Records from a data collection
════════════════════

Background: an optimization exercise with open tools, aiming at small area, a short achievable clock period and few clock cycles per item. Do not read the settings as production practice. At most, simulation tests tie the RTL to the original design; equivalence was not proved. Function not checked in run 4: the RTL went through the layout flow alone. Power figures rest on the tool's default switching activity, not on a simulated workload.

$ cat flow/design.v
package atr_pkg;
	localparam int SMP_W  = 18;
	localparam int TIME_W = 32;
	localparam int BPM_W  = 16;
	localparam int MEAN_W = 8;
	localparam int WIN_INIT   = 7000;
	localparam int MS_PER_MIN = 60000;
	localparam int DELTA_MIN = 236;
	localparam int DELTA_MAX = 2999;
endpackage
module atr_ctrl (
	input  logic        clk,
	input  logic        load,
	input  logic [15:0] d_in,
	input  logic        step,
	output logic [3:0]  pairs,
	output logic [15:0] quo
);
	logic [15:0] d_q, rem_q, dq_q;
	logic [17:0] d3_q;
	logic [2:0]  top;
	logic [15:0] rem_i, dq_i;
	always_comb begin
		top = 3'd0;
		for (int i = 0; i < 8; i++) begin
			if (d_in[2*i +: 2] != 2'b00) top = 3'(i);
		end
	end
	always_comb begin
		case (top)
			3'd7: begin rem_i = 16'(60000 >> 2);  dq_i = 16'(60000 << 14); end
			3'd6: begin rem_i = 16'(60000 >> 4);  dq_i = 16'(60000 << 12); end
			3'd5: begin rem_i = 16'(60000 >> 6);  dq_i = 16'(60000 << 10); end
			3'd4: begin rem_i = 16'(60000 >> 8);  dq_i = 16'(60000 << 8);  end
			3'd3: begin rem_i = 16'(60000 >> 10); dq_i = 16'(60000 << 6);  end
			3'd2: begin rem_i = 16'(60000 >> 12); dq_i = 16'(60000 << 4);  end
			3'd1: begin rem_i = 16'(60000 >> 14); dq_i = 16'(60000 << 2);  end
			default: begin rem_i = 16'd0;         dq_i = 16'(60000);       end
		endcase
	end
	assign pairs = 4'd8 - 4'(top);
	logic [17:0] r4, s1, s2, s3;
	logic        g1, g2, g3;
	logic [1:0]  qd;
	logic [15:0] rn;
	assign r4 = {rem_q, dq_q[15:14]};
	assign s1 = r4 - {2'b0, d_q};
	assign s2 = r4 - {1'b0, d_q, 1'b0};
	assign s3 = r4 - d3_q;
	assign g1 = r4 >= {2'b0, d_q};
	assign g2 = r4 >= {1'b0, d_q, 1'b0};
	assign g3 = r4 >= d3_q;
	always_comb begin
		if (g3)      begin qd = 2'd3; rn = s3[15:0]; end
		else if (g2) begin qd = 2'd2; rn = s2[15:0]; end
		else if (g1) begin qd = 2'd1; rn = s1[15:0]; end
		else         begin qd = 2'd0; rn = r4[15:0]; end
	end
	always_ff @(posedge clk) begin
		if (load) begin
			d_q   <= d_in;
			d3_q  <= {2'b0, d_in} + {1'b0, d_in, 1'b0};
			rem_q <= rem_i;
			dq_q  <= dq_i;
		end else if (step) begin
			rem_q <= rn;
			dq_q  <= {dq_q[13:0], qd};
		end
	end
	assign quo = dq_q;
endmodule
module atr_dp (
	input  logic [24:0] s,
	output logic [15:0] sh,
	output logic [19:0] t
);
	assign sh = s[24:9];
	assign t  = {sh, 3'b0} + {1'b0, sh, 2'b0} + 20'(s[8:0]);
endmodule
module atr_dp2 (
	input  logic [15:0] sh,
	input  logic [19:0] t,
	output logic [15:0] a,
	output logic [13:0] u
);
	assign a = sh + 16'(t[19:9]);
	assign u = {t[19:9], 3'b0} + {1'b0, t[19:9], 2'b0} + 14'(t[8:0]);
endmodule
module atr_dp3 (
	input  logic [15:0] a,
	input  logic [13:0] u,
	output logic [15:0] b,
	output logic [9:0]  v
);
	assign b = a + 16'(u[13:9]);
	assign v = {u[13:9], 3'b0} + {1'b0, u[13:9], 2'b0} + 10'(u[8:0]);
endmodule
module atr_dp4 (
	input  logic [15:0] b,
	input  logic [9:0]  v,
	output logic [17:0] thr
);
	logic [1:0] g;
	always_comb begin
		if      (v >= 10'd800) g = 2'd2;
		else if (v >= 10'd700) g = 2'd1;
		else if (v >= 10'd500) g = 2'd0;
		else if (v >= 10'd400) g = 2'd3;
		else if (v >= 10'd300) g = 2'd2;
		else if (v >= 10'd200) g = 2'd1;
		else                   g = 2'd0;
	end
	assign thr = {b + 16'(v >= 10'd500), g};
endmodule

════════════════════

Your answer should be the lines above that contain the word "step", copied out.

■ Result ■
	input  logic        step,
		end else if (step) begin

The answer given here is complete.